Monday, November 14, 2011

The Curse of Vulnerability

I am terrified of taking a wrong step that will jolt my heart out through my mouth and onto the ground, leaving it there bruised and beating with no protection and no way to prevent being crushed underfoot. Is being vulnerable the riskiest thing I can do? Is exposing your soul to a stranger as frightening for someone that doesn't feel every bump in life and prod from the world like a shock running through the body?

2 comments:

ALF said...

There's a Buechner quote for that (as there is for pretty much everything): “What we hunger for perhaps more than anything else is to be known in our full humanness, and yet that is often just what we also fear more than anything else. It is important to tell at least from time to time the secret of who we truly and fully are . . . because otherwise we run the risk of losing track of who we truly and fully are and little by little come to accept instead the highly edited version which we put forth in hope that the world will find it more acceptable than the real thing.

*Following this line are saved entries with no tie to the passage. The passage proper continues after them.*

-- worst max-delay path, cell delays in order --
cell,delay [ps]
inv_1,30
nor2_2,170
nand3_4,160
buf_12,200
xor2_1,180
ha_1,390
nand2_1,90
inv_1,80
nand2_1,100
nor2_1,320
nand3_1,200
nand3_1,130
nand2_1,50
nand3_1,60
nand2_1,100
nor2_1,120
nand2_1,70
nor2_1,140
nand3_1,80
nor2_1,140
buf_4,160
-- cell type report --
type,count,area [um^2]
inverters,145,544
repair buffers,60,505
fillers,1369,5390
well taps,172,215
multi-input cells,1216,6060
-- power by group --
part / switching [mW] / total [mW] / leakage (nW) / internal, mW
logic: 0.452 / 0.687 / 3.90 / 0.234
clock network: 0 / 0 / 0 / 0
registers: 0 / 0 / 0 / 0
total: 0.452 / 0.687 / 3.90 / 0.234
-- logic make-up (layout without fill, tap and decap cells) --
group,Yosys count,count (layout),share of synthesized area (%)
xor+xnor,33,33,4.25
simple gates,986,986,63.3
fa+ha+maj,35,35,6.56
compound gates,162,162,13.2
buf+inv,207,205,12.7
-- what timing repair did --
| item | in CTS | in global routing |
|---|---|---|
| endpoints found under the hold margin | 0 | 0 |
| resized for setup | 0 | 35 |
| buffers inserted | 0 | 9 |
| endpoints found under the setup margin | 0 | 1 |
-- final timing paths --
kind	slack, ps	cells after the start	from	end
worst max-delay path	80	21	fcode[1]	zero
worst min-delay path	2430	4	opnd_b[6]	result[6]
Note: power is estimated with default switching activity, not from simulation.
`src/rtl/sts_pkg.sv`:
```
package sts_pkg;
  typedef enum logic {
    TB_INT = 1'b0,
    TB_EXT = 1'b1
  } tbase_e;
endpackage

```
`src/rtl/sts_pin_sync.sv`:
```
// Synchronizes the shared mode pin, flags rising edges and votes on its level.
module sts_pin_sync #(
  parameter int STAGES = 2
) (
  input  logic clk,
  input  logic rst_n,
  input  logic pin_async,
  output logic rise,
  output logic level_high
);
  logic [STAGES:0] chain;
  logic [2:0]      vote;

  always_ff @(posedge clk or negedge rst_n) begin
    if (!rst_n) begin
      chain <= '0;
      vote  <= '0;
    end else begin
      chain <= {chain[STAGES-1:0], pin_async};
      vote  <= {vote[1:0], chain[STAGES-1]};
    end
  end

  // chain[STAGES-1] is the synchronized level, chain[STAGES] its delayed copy
  assign rise       = chain[STAGES-1] & ~chain[STAGES];
  assign level_high = (vote[0] & vote[1]) | (vote[0] & vote[2]) | (vote[1] & vote[2]);
endmodule

```
`src/rtl/sts_activity.sv`:
```
// Counts synchronized edges per window of reference cycles.
module sts_activity #(
  parameter int WIN       = 64,
  parameter int MIN_EDGES = 4
) (
  input  logic clk,
  input  logic rst_n,
  input  logic rise,
  output logic active
);
  localparam int WW = $clog2(WIN);
  localparam int EW = $clog2(MIN_EDGES + 1);

  logic [WW-1:0] win_cnt;
  logic [EW-1:0] edge_cnt;
  logic [EW:0]   sum;
  logic          win_end;
  logic          enough;

  assign win_end = (win_cnt == WW'(WIN - 1));
  assign sum     = {1'b0, edge_cnt} + {{EW{1'b0}}, rise};
  assign enough  = (sum >= (EW+1)'(MIN_EDGES));

  always_ff @(posedge clk or negedge rst_n) begin
    if (!rst_n) begin
      win_cnt  <= '0;
      edge_cnt <= '0;
      active   <= 1'b0;
    end else if (win_end) begin
      win_cnt  <= '0;
      edge_cnt <= '0;
      active   <= enough;
    end else begin
      win_cnt  <= win_cnt + WW'(1);
      edge_cnt <= enough ? EW'(MIN_EDGES) : sum[EW-1:0];
    end
  end
endmodule

```
`src/rtl/sts_divider.sv`:
```
// Switching-cycle divider with tick-aligned timebase selection.
module sts_divider
  import sts_pkg::*;
#(
  parameter int DIV = 22
) (
  input  logic   clk,
  input  logic   rst_n,
  input  logic   rise,
  input  logic   active,
  output logic   tick,
  output tbase_e src
);
  localparam int CW = $clog2(DIV);

  logic [CW-1:0] cnt;
  logic          adv;
  logic          last;

  // external: step on edges; if the clock vanished, finish on the reference
  assign adv  = (src == TB_INT) | rise | ~active;
  assign last = (cnt == CW'(DIV - 1));

  always_ff @(posedge clk or negedge rst_n) begin
    if (!rst_n) begin
      cnt  <= '0;
      tick <= 1'b0;
      src  <= TB_INT;
    end else begin
      tick <= 1'b0;
      if (adv) begin
        if (last) begin
          cnt  <= '0;
          tick <= 1'b1;
          src  <= active ? TB_EXT : TB_INT;
        end else begin
          cnt <= cnt + CW'(1);
        end
      end
    end
  end
endmodule

```
`src/rtl/sync_tbase_sel.sv`:
```
module sync_tbase_sel
  import sts_pkg::*;
#(
  parameter int DIV         = 22,
  parameter int WIN         = 64,
  parameter int MIN_EDGES   = 4,
  parameter int SYNC_STAGES = 2
) (
  input  logic clk,
  input  logic rst_n,
  input  logic sync_pin,
  output logic cycle_tick,
  output logic ext_clk_active,
  output logic pwm_only,
  output logic pfm_allowed
);
  logic   pin_rise;
  logic   level_high;
  logic   det_active;
  tbase_e src;

  sts_pin_sync #(.STAGES(SYNC_STAGES)) u_sync (
    .clk        (clk),
    .rst_n      (rst_n),
    .pin_async  (sync_pin),
    .rise       (pin_rise),
    .level_high (level_high)
  );

  sts_activity #(.WIN(WIN), .MIN_EDGES(MIN_EDGES)) u_act (
    .clk    (clk),
    .rst_n  (rst_n),
    .rise   (pin_rise),
    .active (det_active)
  );

  sts_divider #(.DIV(DIV)) u_div (
    .clk    (clk),
    .rst_n  (rst_n),
    .rise   (pin_rise),
    .active (det_active),
    .tick   (cycle_tick),
    .src    (src)
  );

  assign ext_clk_active = (src == TB_EXT);
  assign pwm_only       = ext_clk_active | det_active | level_high;
  assign pfm_allowed    = ~pwm_only;
endmodule

```
$ cat src/rtl/fsel_rr_order.sv
module fsel_rr_order #(
  parameter int NT = 4,
  parameter int IW = 2
) (
  input  logic          clk,
  input  logic          rst_n,
  input  logic [NT-1:0] elig_i,
  input  logic          advance_i,
  output logic [IW-1:0] tid_o,
  output logic          valid_o
);
  logic [NT*IW-1:0] order_q, order_d;
  logic [IW-1:0]    hit_pos;
  logic [NT-1:0]    seen;

  // scan from the head for the first eligible entry
  always_comb begin
    valid_o = 1'b0;
    tid_o   = '0;
    hit_pos = '0;
    for (int p = 0; p < NT; p++) begin
      if (!valid_o && elig_i[order_q[IW*p +: IW]]) begin
        valid_o = 1'b1;
        tid_o   = order_q[IW*p +: IW];
        hit_pos = IW'(p);
      end
    end
  end

  // winner goes to the tail, entries behind it shift forward
  always_comb begin
    order_d = order_q;
    for (int p = 0; p < NT - 1; p++) begin
      if (IW'(p) >= hit_pos) order_d[IW*p +: IW] = order_q[IW*(p+1) +: IW];
    end
    order_d[IW*(NT-1) +: IW] = tid_o;
  end

  always_ff @(posedge clk or negedge rst_n) begin
    if (!rst_n) begin
      for (int p = 0; p < NT; p++) order_q[IW*p +: IW] <= IW'(p);
    end else if (advance_i && valid_o) begin
      order_q <= order_d;
    end
  end

  always_comb begin
    seen = '0;
    for (int p = 0; p < NT; p++) seen[order_q[IW*p +: IW]] = 1'b1;
  end


  perm_chk: assert property (@(posedge clk) disable iff (!rst_n)
    $countones(seen) == NT);

  tail_chk: assert property (@(posedge clk) disable iff (!rst_n)
    (advance_i && valid_o) |=> order_q[IW*(NT-1) +: IW] == $past(tid_o));

  hold_chk: assert property (@(posedge clk) disable iff (!rst_n)
    !(advance_i && valid_o) |=> $stable(order_q));
endmodule

$ cat src/rtl/fetch_thread_sel.sv
module fetch_thread_sel
  import fsel_pkg::*;
#(
  parameter int NT    = 4,
  parameter int CW    = 4,
  localparam int IW    = (NT > 1) ? $clog2(NT) : 1,
  localparam int CNT_W = $clog2(NT + 1)
) (
  input  logic             clk,
  input  logic             rst_n,
  input  logic [1:0]       policy_i,
  input  logic [CNT_W-1:0] thr_cnt_i,
  input  logic [NT*3-1:0]  status_i,
  input  logic [NT-1:0]    active_i,
  input  logic [NT*CW-1:0] iq_cnt_i,
  input  logic [NT*CW-1:0] lsq_cnt_i,
  input  logic             grant_i,
  output logic [IW-1:0]    sel_tid_o,
  output logic             sel_valid_o
);
  logic [NT-1:0] ready, elig;
  logic          multi, fixed_mode, rr_advance;
  logic [IW-1:0] rr_tid, iq_tid, lsq_tid, first_tid;
  logic          rr_valid, iq_valid, lsq_valid, first_any;

  assign multi      = thr_cnt_i > CNT_W'(1);
  assign fixed_mode = multi && (policy_i == POL_FIXED);
  assign rr_advance = grant_i && multi && (policy_i == POL_ROTATE);

  fsel_elig #(.NT(NT), .CNT_W(CNT_W)) i_elig (
    .status_i (status_i),
    .active_i (active_i),
    .thr_cnt_i(thr_cnt_i),
    .ready_o  (ready),
    .elig_o   (elig)
  );

  fsel_rr_order #(.NT(NT), .IW(IW)) i_rr (
    .clk      (clk),
    .rst_n    (rst_n),
    .elig_i   (elig),
    .advance_i(rr_advance),
    .tid_o    (rr_tid),
    .valid_o  (rr_valid)
  );

  fsel_min_pick #(.NT(NT), .CW(CW), .IW(IW)) i_iq (
    .elig_i (elig),
    .cnt_i  (iq_cnt_i),
    .tid_o  (iq_tid),
    .valid_o(iq_valid)
  );

  fsel_min_pick #(.NT(NT), .CW(CW), .IW(IW)) i_lsq (
    .elig_i (elig),
    .cnt_i  (lsq_cnt_i),
    .tid_o  (lsq_tid),
    .valid_o(lsq_valid)
  );

  // lowest-index active thread for the single-thread configuration
  always_comb begin
    first_any = 1'b0;
    first_tid = '0;
    for (int t = NT - 1; t >= 0; t--) begin
      if (active_i[t]) begin
        first_any = 1'b1;
        first_tid = IW'(t);
      end
    end
  end

  always_comb begin
    sel_valid_o = 1'b0;
    sel_tid_o   = '0;
    if (!multi) begin
      sel_valid_o = first_any && ready[first_tid];
      sel_tid_o   = sel_valid_o ? first_tid : '0;
    end else begin
      unique case (policy_i)
        POL_FIXED:  begin sel_valid_o = 1'b1;      sel_tid_o = '0;      end
        POL_ROTATE: begin sel_valid_o = rr_valid;  sel_tid_o = rr_tid;  end
        POL_IQ:     begin sel_valid_o = iq_valid;  sel_tid_o = iq_tid;  end
        default:    begin sel_valid_o = lsq_valid; sel_tid_o = lsq_tid; end
      endcase
    end
  end


  elig_out_chk: assert property (@(posedge clk) disable iff (!rst_n)
    (sel_valid_o && multi && !fixed_mode) |-> elig[sel_tid_o]);

  none_chk: assert property (@(posedge clk) disable iff (!rst_n)
    (multi && !fixed_mode && !(|elig)) |-> (!sel_valid_o && sel_tid_o == '0));

  fixed_chk: assert property (@(posedge clk) disable iff (!rst_n)
    fixed_mode |-> (sel_valid_o && sel_tid_o == '0));

  one_thr_chk: assert property (@(posedge clk) disable iff (!rst_n)
    (!multi && sel_valid_o) |-> (active_i[sel_tid_o] && ready[sel_tid_o]));
endmodule
File: src/rtl/tdu_pkg.sv
package tdu_pkg;
  localparam int WORD_W   = 32;
  localparam int LEN_W    = 11;
  localparam int PID_W    = 8;
  localparam int ADDR_W   = 7;
  localparam int EP_W     = 4;
  localparam int RES_W    = 3;
  localparam int ACT_W    = 2;

  // control word bit positions (fixed by the descriptor format)
  localparam int B_SPD     = 29;
  localparam int B_ERR_HI  = 28;
  localparam int B_ERR_LO  = 27;
  localparam int B_IOC     = 24;
  localparam int B_ACTIVE  = 23;
  localparam int B_STALL   = 22;
  localparam int B_BABBLE  = 20;
  localparam int B_NAK     = 19;
  localparam int B_TIMEOUT = 18;

  // token field positions
  localparam int T_ADDR_LO = 8;
  localparam int T_EP_LO   = 15;
  localparam int T_LEN_LO  = 21;

  localparam logic [PID_W-1:0] PID_SETUP = 8'h2D;
  localparam logic [PID_W-1:0] PID_IN    = 8'h69;
  localparam logic [PID_W-1:0] PID_OUT   = 8'hE1;

  typedef enum logic [RES_W-1:0] {
    RES_OK      = 3'd0,
    RES_NAK     = 3'd1,
    RES_STALL   = 3'd2,
    RES_BABBLE  = 3'd3,
    RES_TIMEOUT = 3'd4,
    RES_NODEV   = 3'd5
  } resKind_e;

  typedef enum logic [ACT_W-1:0] {
    ACT_ADVANCE = 2'd0,
    ACT_HOLD    = 2'd1,
    ACT_STOP    = 2'd2
  } action_e;

  // strobes from control to datapath
  typedef struct packed {
    logic loadLen;
    logic clearActive;
    logic setTimeout;
    logic setNak;
    logic setStall;
    logic setBabble;
    logic decErr;
  } strobes_t;
endpackage

File: src/rtl/tdu_datapath.sv
module tdu_datapath
  import tdu_pkg::*;
(
  input  logic              clk,
  input  logic              rstN,
  input  logic              inValid,
  input  logic [WORD_W-1:0] ctrlIn,
  input  logic [WORD_W-1:0] tokenIn,
  input  logic [LEN_W-1:0]  resLen,
  input  strobes_t          strb,
  output logic [PID_W-1:0]  pidDec,
  output logic [LEN_W-1:0]  maxLenDec,
  output logic [WORD_W-1:0] ctrlOutQ,
  output logic              writeBackQ,
  output logic [PID_W-1:0]  pidQ,
  output logic [ADDR_W-1:0] devAddrQ,
  output logic [EP_W-1:0]   endPtQ,
  output logic [LEN_W-1:0]  maxLenQ
);
  localparam int ERR_W = B_ERR_HI - B_ERR_LO + 1;

  logic [ADDR_W-1:0] addrDec;
  logic [EP_W-1:0]   epDec;
  logic [WORD_W-1:0] ctrlNext;
  logic [ERR_W-1:0]  errCnt;

  always_comb begin
    pidDec    = tokenIn[PID_W-1:0];
    addrDec   = tokenIn[T_ADDR_LO +: ADDR_W];
    epDec     = tokenIn[T_EP_LO +: EP_W];
    maxLenDec = tokenIn[T_LEN_LO +: LEN_W] + LEN_W'(1);
  end

  always_comb begin
    ctrlNext = ctrlIn;
    errCnt   = ctrlIn[B_ERR_HI:B_ERR_LO];
    if (strb.loadLen)     ctrlNext[LEN_W-1:0] = resLen - LEN_W'(1);
    if (strb.clearActive) ctrlNext[B_ACTIVE]  = 1'b0;
    if (strb.setTimeout)  ctrlNext[B_TIMEOUT] = 1'b1;
    if (strb.setNak)      ctrlNext[B_NAK]     = 1'b1;
    if (strb.setStall)    ctrlNext[B_STALL]   = 1'b1;
    if (strb.setBabble)   ctrlNext[B_BABBLE]  = 1'b1;
    if (strb.decErr)      ctrlNext[B_ERR_HI:B_ERR_LO] = errCnt - ERR_W'(1);
  end

  always_ff @(posedge clk) begin
    if (!rstN) begin
      ctrlOutQ   <= '0;
      writeBackQ <= 1'b0;
      pidQ       <= '0;
      devAddrQ   <= '0;
      endPtQ     <= '0;
      maxLenQ    <= '0;
    end else if (inValid) begin
      ctrlOutQ   <= ctrlNext;
      writeBackQ <= (ctrlNext != ctrlIn);
      pidQ       <= pidDec;
      devAddrQ   <= addrDec;
      endPtQ     <= epDec;
      maxLenQ    <= maxLenDec;
    end
  end
endmodule
==> src/rtl/ipd_top.sv <==
module ipd_top
  import ipd_pkg::*;
#(
  parameter int N_ENT  = 4,
  parameter int ADDR_W = 32,
  parameter int IDX_W  = 32,
  parameter int SID_W  = 4,
  parameter int SLOTS  = 4
) (
  input  logic              clk,
  input  logic              rst,
  input  logic              idx_vld,
  input  logic [IDX_W-1:0]  idx_val,
  input  logic [SID_W-1:0]  idx_sid,
  input  logic              acc_vld,
  input  logic              acc_hit,
  input  logic [ADDR_W-1:0] acc_addr,
  output logic              wr_vld,
  output logic [SID_W-1:0]  wr_sid,
  output logic [1:0]        wr_coef,
  output logic [ADDR_W-1:0] wr_base
);
  logic [N_ENT-1:0]  busy_v, own_v, free_gnt, alloc_v, take_v, match_v, gnt_v;
  logic              any_own, any_free, any_match, miss_eff;
  logic [SID_W-1:0]  e_sid  [N_ENT];
  logic [1:0]        e_coef [N_ENT];
  logic [ADDR_W-1:0] e_base [N_ENT];
  logic [SID_W-1:0]  sel_sid;
  logic [1:0]        sel_coef;
  logic [ADDR_W-1:0] sel_base;

  assign miss_eff = acc_vld && !acc_hit && !idx_vld;

  always_comb begin
    for (int e = 0; e < N_ENT; e++)
      own_v[e] = busy_v[e] && (e_sid[e] == idx_sid);
  end
  assign any_own = |own_v;

  ipd_pick #(.N(N_ENT)) i_free_pick (.req(~busy_v), .gnt(free_gnt), .any(any_free));
  ipd_pick #(.N(N_ENT)) i_match_pick (.req(match_v), .gnt(gnt_v), .any(any_match));

  assign alloc_v = (idx_vld && !any_own && any_free) ? free_gnt : '0;
  assign take_v  = idx_vld ? own_v : '0;

  for (genvar e = 0; e < N_ENT; e++) begin : g_ent
    ipd_entry #(
      .ADDR_W(ADDR_W), .IDX_W(IDX_W), .SID_W(SID_W), .SLOTS(SLOTS)
    ) i_ent (
      .clk      (clk),
      .rst      (rst),
      .idx_alloc(alloc_v[e]),
      .idx_take (take_v[e]),
      .idx_val  (idx_val),
      .idx_sid  (idx_sid),
      .miss     (miss_eff),
      .miss_addr(acc_addr),
      .grant    (gnt_v[e]),
      .busy     (busy_v[e]),
      .sid      (e_sid[e]),
      .match    (match_v[e]),
      .m_coef   (e_coef[e]),
      .m_base   (e_base[e])
    );
  end

  always_comb begin
    sel_sid  = '0;
    sel_coef = '0;
    sel_base = '0;
    for (int e = 0; e < N_ENT; e++)
      if (gnt_v[e]) begin
        sel_sid  = e_sid[e];
        sel_coef = e_coef[e];
        sel_base = e_base[e];
      end
  end

  always_ff @(posedge clk) begin
    if (rst) begin
      wr_vld  <= 1'b0;
      wr_sid  <= '0;
      wr_coef <= '0;
      wr_base <= '0;
    end else begin
      wr_vld <= any_match;
      if (any_match) begin
        wr_sid  <= sel_sid;
        wr_coef <= sel_coef;
        wr_base <= sel_base;
      end
    end
  end


  one_owner_chk: assert property (@(posedge clk) disable iff (rst)
    $onehot0(own_v));


  single_target_chk: assert property (@(posedge clk) disable iff (rst)
    $onehot0(alloc_v | take_v));


  report_after_miss_chk: assert property (@(posedge clk) disable iff (rst)
    any_match |=> wr_vld);


  idle_hold_chk: assert property (@(posedge clk) disable iff (rst)
    (!idx_vld && !(acc_vld && !acc_hit)) |=> ($stable(busy_v) && !wr_vld));
endmodule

It is important to tell our secrets too because it makes it easier . . . for other people to tell us a secret or two of their own . . . ”

I agree, vulnerability is terrifying. When it's working right, though, like when you have a friend you can be completely vulnerable with and who can be completely vulnerable with you, it's pretty amazing...definitely too rare an occurrence, though.

fhorngk said...

That quote is perfect. I think I found this vulnerability to be so refreshing with our group and now I miss it so much.